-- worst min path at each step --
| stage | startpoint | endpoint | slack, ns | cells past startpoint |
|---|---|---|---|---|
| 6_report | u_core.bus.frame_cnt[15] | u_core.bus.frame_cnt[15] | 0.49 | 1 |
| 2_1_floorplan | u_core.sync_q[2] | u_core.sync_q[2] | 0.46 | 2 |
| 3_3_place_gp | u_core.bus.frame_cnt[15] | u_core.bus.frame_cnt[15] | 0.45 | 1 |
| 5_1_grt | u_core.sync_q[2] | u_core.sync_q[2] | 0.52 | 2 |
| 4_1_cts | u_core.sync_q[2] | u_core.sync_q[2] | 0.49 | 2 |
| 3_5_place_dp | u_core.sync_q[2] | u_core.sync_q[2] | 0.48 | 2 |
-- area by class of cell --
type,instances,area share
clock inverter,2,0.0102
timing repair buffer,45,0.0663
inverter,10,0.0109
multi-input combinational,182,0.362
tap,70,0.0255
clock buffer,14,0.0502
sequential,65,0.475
<file path="src/rtl/hazard_forward_ctrl_pkg.sv">
// Shared definitions for the pipeline hazard/forwarding controller:
// FSM encoding, forwarding-select codes and the hard-wired zero register.
package hazard_forward_ctrl_pkg;

  typedef enum logic [1:0] {
    ST_FLUSH = 2'b00,
    ST_RUN   = 2'b01,
    ST_STALL = 2'b10
  } state_e;

  localparam logic [1:0] FWD_RF  = 2'b00;
  localparam logic [1:0] FWD_EX  = 2'b01;
  localparam logic [1:0] FWD_MEM = 2'b10;
  localparam logic [1:0] FWD_WB  = 2'b11;

  localparam logic [4:0] REG_ZERO = 5'd0;

  // True when an ID operand field is actually read and names the given register.
  function automatic logic field_hits(input logic use_f, input logic [4:0] field,
                                      input logic [4:0] rd);
    return use_f && (field == rd);
  endfunction

endpackage

</file>
<file path="src/rtl/hazard_forward_ctrl_fwd_select.sv">
// Single-operand forwarding priority comparator: youngest writer (EX) wins,
// then MEM, then WB; register 0 always reads from the register file.
module fwd_select
  import hazard_forward_ctrl_pkg::*;
(
  input  logic       use_op,
  input  logic [4:0] op,
  input  logic [4:0] ex_rd,
  input  logic       ex_en,
  input  logic [4:0] mem_rd,
  input  logic       mem_en,
  input  logic [4:0] wb_rd,
  input  logic       wb_en,
  output logic [1:0] sel
);

  logic [1:0] sel_s;

  // Priority match across the three writing stages.
  always_comb begin
    sel_s = FWD_RF;
    if (!use_op || (op == REG_ZERO)) begin
      sel_s = FWD_RF;
    end else if (ex_en && (ex_rd == op)) begin
      sel_s = FWD_EX;
    end else if (mem_en && (mem_rd == op)) begin
      sel_s = FWD_MEM;
    end else if (wb_en && (wb_rd == op)) begin
      sel_s = FWD_WB;
    end else begin
      sel_s = FWD_RF;
    end
  end

  assign sel = sel_s;

endmodule

</file>
<file path="src/rtl/hazard_forward_ctrl.sv">
// Pipeline sequencing controller: load-use stall, delayed-branch target/annul,
// post-reset flush, operand forwarding selects and a saturating stall counter.
module hazard_forward_ctrl
  import hazard_forward_ctrl_pkg::*;
#(
  parameter int FLUSH_CYCLES = 2,
  parameter int CNT_W        = 16
) (
  input  logic             Clk,
  input  logic             R,
  input  logic [4:0]       ID_rs1,
  input  logic [4:0]       ID_rs2,
  input  logic [4:0]       ID_rd,
  input  logic             ID_use_rs1,
  input  logic             ID_use_rs2,
  input  logic             ID_use_rd,
  input  logic [4:0]       EX_rd,
  input  logic [4:0]       MEM_rd,
  input  logic [4:0]       WB_rd,
  input  logic             EX_RF_enable,
  input  logic             MEM_RF_enable,
  input  logic             WB_RF_enable,
  input  logic             EX_load_instr,
  input  logic             EX_B_instr,
  input  logic             EX_cond_true,
  input  logic             EX_29_a,
  output logic             PC_LE,
  output logic             nPC_LE,
  output logic             IF_ID_LE,
  output logic             S,
  output logic             TA_sel,
  output logic [1:0]       fwd_a,
  output logic [1:0]       fwd_b,
  output logic [1:0]       fwd_d,
  output logic [CNT_W-1:0] stall_count
);

  localparam int FLUSH_W = (FLUSH_CYCLES > 1) ? $clog2(FLUSH_CYCLES) : 1;
  localparam logic [FLUSH_W-1:0] FLUSH_LAST = FLUSH_W'(FLUSH_CYCLES - 1);

  state_e             state_r;
  state_e             state_nxt_s;
  logic [FLUSH_W-1:0] flush_cnt_r;
  logic [CNT_W-1:0]   stall_count_r;
  logic               hz_s;
  logic               le_s;
  logic               s_s;
  logic               ta_sel_s;
  logic               stall_inc_s;

  fwd_select u_fwd_a (
    .use_op (ID_use_rs1), .op (ID_rs1),
    .ex_rd  (EX_rd),  .ex_en  (EX_RF_enable),
    .mem_rd (MEM_rd), .mem_en (MEM_RF_enable),
    .wb_rd  (WB_rd),  .wb_en  (WB_RF_enable),
    .sel    (fwd_a)
  );

  fwd_select u_fwd_b (
    .use_op (ID_use_rs2), .op (ID_rs2),
    .ex_rd  (EX_rd),  .ex_en  (EX_RF_enable),
    .mem_rd (MEM_rd), .mem_en (MEM_RF_enable),
    .wb_rd  (WB_rd),  .wb_en  (WB_RF_enable),
    .sel    (fwd_b)
  );

  fwd_select u_fwd_d (
    .use_op (ID_use_rd), .op (ID_rd),
    .ex_rd  (EX_rd),  .ex_en  (EX_RF_enable),
    .mem_rd (MEM_rd), .mem_en (MEM_RF_enable),
    .wb_rd  (WB_rd),  .wb_en  (WB_RF_enable),
    .sel    (fwd_d)
  );

  assign hz_s = EX_load_instr && EX_RF_enable && (EX_rd != REG_ZERO) &&
                (field_hits(ID_use_rs1, ID_rs1, EX_rd) ||
                 field_hits(ID_use_rs2, ID_rs2, EX_rd) ||
                 field_hits(ID_use_rd,  ID_rd,  EX_rd));

  // Next state and sequencing outputs; reset overrides everything with the flush outputs.
  always_comb begin
    state_nxt_s = state_r;
    le_s        = 1'b1;
    s_s         = 1'b0;
    ta_sel_s    = 1'b0;
    stall_inc_s = 1'b0;
    if (R) begin
      s_s         = 1'b1;
      state_nxt_s = ST_FLUSH;
    end else begin
      case (state_r)
        ST_FLUSH: begin
          s_s = 1'b1;
          if (flush_cnt_r == FLUSH_LAST) begin
            state_nxt_s = ST_RUN;
          end else begin
            state_nxt_s = ST_FLUSH;
          end
        end
        ST_RUN: begin
          // A load-use hazard wins over a branch: EX cannot really hold both.
          if (hz_s) begin
            le_s        = 1'b0;
            s_s         = 1'b1;
            stall_inc_s = 1'b1;
            state_nxt_s = ST_STALL;
          end else if (EX_B_instr) begin
            ta_sel_s    = EX_cond_true;
            s_s         = EX_29_a;
            state_nxt_s = ST_RUN;
          end else begin
            state_nxt_s = ST_RUN;
          end
        end
        ST_STALL: begin
          state_nxt_s = ST_RUN;
          if (EX_B_instr) begin
            ta_sel_s = EX_cond_true;
            s_s      = EX_29_a;
          end else begin
            ta_sel_s = 1'b0;
          end
        end
        default: begin
          s_s         = 1'b1;
          state_nxt_s = ST_FLUSH;
        end
      endcase
    end
  end

  // State, flush counter and saturating stall counter.
  always_ff @(posedge Clk) begin
    if (R) begin
      state_r       <= ST_FLUSH;
      flush_cnt_r   <= '0;
      stall_count_r <= '0;
    end else begin
      state_r <= state_nxt_s;
      if ((state_r == ST_FLUSH) && (state_nxt_s == ST_FLUSH)) begin
        flush_cnt_r <= flush_cnt_r + FLUSH_W'(1);
      end else begin
        flush_cnt_r <= '0;
      end
      if (stall_inc_s && (stall_count_r != {CNT_W{1'b1}})) begin
        stall_count_r <= stall_count_r + CNT_W'(1);
      end else begin
        stall_count_r <= stall_count_r;
      end
    end
  end

  assign PC_LE       = le_s;
  assign nPC_LE      = le_s;
  assign IF_ID_LE    = le_s;
  assign S           = s_s;
  assign TA_sel      = ta_sel_s;
  assign stall_count = stall_count_r;

endmodule

</file>
[src/rtl/z16_instr_encoder.sv]
// Z16 instruction encoder: packs opcode/register/immediate fields into 16-bit words
// and streams them into instruction memory at consecutive addresses, halting on bad fields.
module z16_instr_encoder #(
   parameter int unsigned ADDR_W = 8
) (
   input  logic              i_clk,
   input  logic              i_rst_n,
   input  logic              i_start,
   input  logic [ADDR_W-1:0] i_base_addr,
   input  logic              i_finish,
   input  logic              i_valid,
   output logic              o_ready,
   input  logic [3:0]        i_opcode,
   input  logic [3:0]        i_rd_addr,
   input  logic [3:0]        i_rs1_addr,
   input  logic [3:0]        i_rs2_addr,
   input  logic [15:0]       i_imm,
   output logic              o_mem_wen,
   output logic [ADDR_W-1:0] o_mem_addr,
   output logic [15:0]       o_mem_wdata,
   input  logic              i_mem_ready,
   output logic              o_busy,
   output logic              o_done,
   output logic              o_err,
   output logic [1:0]        o_err_code,
   output logic [ADDR_W:0]   o_word_count
);

   localparam int unsigned CNT_W = ADDR_W + 1;

   localparam logic [1:0] ERR_NONE = 2'd0;
   localparam logic [1:0] ERR_IMM  = 2'd1;
   localparam logic [1:0] ERR_REG  = 2'd2;
   localparam logic [1:0] ERR_OP9  = 2'd3;

   typedef enum logic [2:0] {
      S_IDLE  = 3'd0,
      S_RUN   = 3'd1,
      S_DRAIN = 3'd2,
      S_DONE  = 3'd3,
      S_ERROR = 3'd4
   } state_t;

   state_t              r_state;
   logic                r_wen;
   logic [ADDR_W-1:0]   r_addr;
   logic [15:0]         r_wdata;
   logic [CNT_W-1:0]    r_count;
   logic [1:0]          r_err_code;
   logic                r_last_pend;

   logic [15:0]         w_enc;
   logic [1:0]          w_err_code;
   logic                w_is_op9;
   logic                w_is_imm4;
   logic                w_is_imm8;
   logic                w_is_ef;
   logic                w_imm4_ok;
   logic                w_imm8_ok;
   logic                w_wr_done;
   logic                w_accept;
   logic [ADDR_W-1:0]   w_acc_addr;
   logic                w_acc_last;

   // Opcode classes and signed-immediate range checks (upper bits must be pure sign).
   assign w_is_op9  = (i_opcode == 4'h9);
   assign w_is_imm4 = (i_opcode >= 4'hA) && (i_opcode <= 4'hD);
   assign w_is_ef   = (i_opcode == 4'hE) || (i_opcode == 4'hF);
   assign w_is_imm8 = w_is_op9 || w_is_ef;
   assign w_imm4_ok = (&i_imm[15:3]) || ~(|i_imm[15:3]);
   assign w_imm8_ok = (&i_imm[15:7]) || ~(|i_imm[15:7]);

   always_comb begin
      w_enc = {i_rs2_addr, i_rs1_addr, i_rd_addr, i_opcode};
      case (i_opcode)
         4'h9:              w_enc = {i_imm[7:0], i_rd_addr, i_opcode};
         4'hA, 4'hC, 4'hD:  w_enc = {i_imm[3:0], i_rs1_addr, i_rd_addr, i_opcode};
         4'hB:              w_enc = {i_rs2_addr, i_rs1_addr, i_imm[3:0], i_opcode};
         4'hE, 4'hF:        w_enc = {i_imm[7:0], i_rs2_addr[1:0], i_rs1_addr[1:0], i_opcode};
         default:           w_enc = {i_rs2_addr, i_rs1_addr, i_rd_addr, i_opcode};
      endcase
   end

   // First failing check wins: register range, then op9 aliasing, then immediate range.
   always_comb begin
      w_err_code = ERR_NONE;
      if (w_is_ef && ((i_rs1_addr[3:2] != 2'b00) || (i_rs2_addr[3:2] != 2'b00)))
         w_err_code = ERR_REG;
      else if (w_is_op9 && (i_rs1_addr != i_rd_addr))
         w_err_code = ERR_OP9;
      else if ((w_is_imm4 && !w_imm4_ok) || (w_is_imm8 && !w_imm8_ok))
         w_err_code = ERR_IMM;
   end

   assign o_ready   = (r_state == S_RUN) && !i_finish && (!r_wen || i_mem_ready) && !r_last_pend;
   assign w_accept  = i_valid && o_ready;
   assign w_wr_done = r_wen && i_mem_ready;

   // Address an accepted word lands on: a pending word vacates its slot in the same cycle.
   assign w_acc_addr = r_wen ? (r_addr + ADDR_W'(1)) : r_addr;
   assign w_acc_last = &w_acc_addr;

   always_ff @(posedge i_clk or negedge i_rst_n) begin
      if (!i_rst_n) begin
         r_state     <= S_IDLE;
         r_wen       <= 1'b0;
         r_addr      <= '0;
         r_wdata     <= '0;
         r_count     <= '0;
         r_err_code  <= ERR_NONE;
         r_last_pend <= 1'b0;
      end else begin
         if (w_wr_done) begin
            r_wen   <= 1'b0;
            r_addr  <= r_addr + ADDR_W'(1);
            r_count <= r_count + CNT_W'(1);
         end
         case (r_state)
            S_IDLE, S_DONE, S_ERROR: begin
               if (i_start) begin
                  r_state     <= S_RUN;
                  r_addr      <= i_base_addr;
                  r_count     <= '0;
                  r_err_code  <= ERR_NONE;
                  r_wen       <= 1'b0;
                  r_last_pend <= 1'b0;
               end
            end
            S_RUN: begin
               if (w_wr_done && r_last_pend) begin
                  r_state     <= S_DONE;
                  r_last_pend <= 1'b0;
               end else if (i_finish) begin
                  r_state <= S_DRAIN;
               end else if (w_accept) begin
                  if (w_err_code != ERR_NONE) begin
                     r_state    <= S_ERROR;
                     r_err_code <= w_err_code;
                  end else begin
                     r_wen   <= 1'b1;
                     r_wdata <= w_enc;
                     if (w_acc_last)
                        r_last_pend <= 1'b1;
                  end
               end
            end
            S_DRAIN: begin
               if (!r_wen || i_mem_ready) begin
                  r_state     <= S_DONE;
                  r_last_pend <= 1'b0;
               end
            end
            default: r_state <= S_IDLE;
         endcase
      end
   end

   assign o_mem_wen    = r_wen;
   assign o_mem_addr   = r_addr;
   assign o_mem_wdata  = r_wdata;
   assign o_word_count = r_count;
   assign o_err_code   = r_err_code;
   assign o_busy       = (r_state == S_RUN) || (r_state == S_DRAIN);
   assign o_done       = (r_state == S_DONE);
   assign o_err        = (r_state == S_ERROR);

endmodule
[src/rtl/tqvp_crc_byte_feeder.sv]
// Byte FIFO that streams CPU-written bytes into the CRC-32 stage over valid/ready,
// with an optional programmed length after which the stream stops.
module tqvp_crc_byte_feeder #(
  parameter int FIFO_DEPTH = 4,
  parameter int LEN_WIDTH  = 16
) (
  input  logic       clk,
  input  logic       rst,
  input  logic [7:0] ui_in,
  output logic [7:0] uo_out,
  input  logic [3:0] address,
  input  logic       data_write,
  input  logic [7:0] data_in,
  output logic [7:0] data_out,
  output logic       out_valid,
  input  logic       out_ready,
  output logic [7:0] out_data,
  output logic       out_clear
);

  localparam int PW = $clog2(FIFO_DEPTH);
  localparam int LW = PW + 1;

  typedef enum logic [1:0] {
    ST_IDLE = 2'd0,
    ST_RUN  = 2'd1,
    ST_DONE = 2'd2
  } state_t;

  state_t               state_r;
  logic [7:0]           mem_r [FIFO_DEPTH];
  logic [PW-1:0]        rd_ptr_r;
  logic [PW-1:0]        wr_ptr_r;
  logic [LW-1:0]        level_r;
  logic [LEN_WIDTH-1:0] len_r;
  logic [LEN_WIDTH-1:0] cnt_r;
  logic                 overflow_r;
  logic                 done_r;
  logic                 out_clear_r;

  logic                 empty_s;
  logic                 full_s;
  logic                 valid_s;
  logic                 xfer_s;
  logic                 ctrl_wr_s;
  logic                 clear_s;
  logic                 start_s;
  logic                 push_s;
  logic                 push_ok_s;
  logic [LEN_WIDTH-1:0] cnt_next_s;
  logic [15:0]          len16_s;
  logic [15:0]          cnt16_s;
  logic [7:0]           level8_s;
  logic [7:0]           status_s;
  logic                 unused_s;

  assign unused_s = ^ui_in;
  assign uo_out   = 8'h00;

  // Handshake, register-write decode and status assembly
  always_comb begin
    empty_s    = (level_r == LW'(0));
    full_s     = (level_r == LW'(FIFO_DEPTH));
    valid_s    = !empty_s && (state_r != ST_DONE);
    xfer_s     = valid_s && out_ready;
    ctrl_wr_s  = data_write && (address == 4'h0);
    clear_s    = ctrl_wr_s && data_in[0];
    start_s    = ctrl_wr_s && data_in[1];
    push_s     = data_write && (address == 4'h1);
    // fullness is judged before any same-cycle pop
    push_ok_s  = push_s && !full_s;
    cnt_next_s = cnt_r + LEN_WIDTH'(1);
    len16_s    = 16'(len_r);
    cnt16_s    = 16'(cnt_r);
    level8_s   = 8'(level_r);
    status_s   = {level8_s[2:0], done_r, (state_r == ST_RUN), overflow_r, full_s, empty_s};
  end

  // CPU read mux
  always_comb begin
    data_out = 8'h00;
    case (address)
      4'h0:    data_out = status_s;
      4'h2:    data_out = len16_s[7:0];
      4'h3:    data_out = len16_s[15:8];
      4'h4:    data_out = cnt16_s[7:0];
      4'h5:    data_out = cnt16_s[15:8];
      default: data_out = 8'h00;
    endcase
  end

  assign out_valid = valid_s;
  assign out_data  = valid_s ? mem_r[rd_ptr_r] : 8'h00;
  assign out_clear = out_clear_r;

  // FIFO storage; entries are only observed through the valid-gated head
  always_ff @(posedge clk) begin
    if (push_ok_s) begin
      mem_r[wr_ptr_r] <= data_in;
    end
  end

  // Pointers, level, counters and stream FSM
  always_ff @(posedge clk) begin
    if (rst) begin
      state_r     <= ST_IDLE;
      rd_ptr_r    <= PW'(0);
      wr_ptr_r    <= PW'(0);
      level_r     <= LW'(0);
      len_r       <= LEN_WIDTH'(0);
      cnt_r       <= LEN_WIDTH'(0);
      overflow_r  <= 1'b0;
      done_r      <= 1'b0;
      out_clear_r <= 1'b0;
    end else begin
      out_clear_r <= clear_s;

      if (clear_s) begin
        rd_ptr_r   <= PW'(0);
        wr_ptr_r   <= PW'(0);
        level_r    <= LW'(0);
        cnt_r      <= LEN_WIDTH'(0);
        overflow_r <= 1'b0;
        done_r     <= 1'b0;
        state_r    <= ST_IDLE;
      end else begin
        if (push_s && full_s) begin
          overflow_r <= 1'b1;
        end
        if (push_ok_s) begin
          wr_ptr_r <= wr_ptr_r + PW'(1);
        end
        if (xfer_s) begin
          rd_ptr_r <= rd_ptr_r + PW'(1);
        end
        case ({push_ok_s, xfer_s})
          2'b10:   level_r <= level_r + LW'(1);
          2'b01:   level_r <= level_r - LW'(1);
          default: level_r <= level_r;
        endcase

        case (state_r)
          ST_IDLE: begin
            if (xfer_s) begin
              cnt_r <= cnt_next_s;
            end
          end
          ST_RUN: begin
            if (xfer_s) begin
              cnt_r <= cnt_next_s;
              if (cnt_next_s == len_r) begin
                state_r <= ST_DONE;
                done_r  <= 1'b1;
              end
            end
          end
          ST_DONE: done_r  <= 1'b1;
          default: state_r <= ST_IDLE;
        endcase
      end

      // START after any same-write CLEAR, so a combined write lands in RUN/DONE
      if (start_s && (clear_s || (state_r == ST_IDLE))) begin
        cnt_r   <= LEN_WIDTH'(0);
        state_r <= (len_r == LEN_WIDTH'(0)) ? ST_DONE : ST_RUN;
      end

      if (data_write && (address == 4'h2)) begin
        len_r <= LEN_WIDTH'({len16_s[15:8], data_in});
      end else if (data_write && (address == 4'h3)) begin
        len_r <= LEN_WIDTH'({data_in, len16_s[7:0]});
      end
    end
  end

endmodule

## WHAT TO WORK ON
All lines from the listing above that include "unsigned" should be shown.

## RESULT BELOW
   parameter int unsigned ADDR_W = 8
   localparam int unsigned CNT_W = ADDR_W + 1;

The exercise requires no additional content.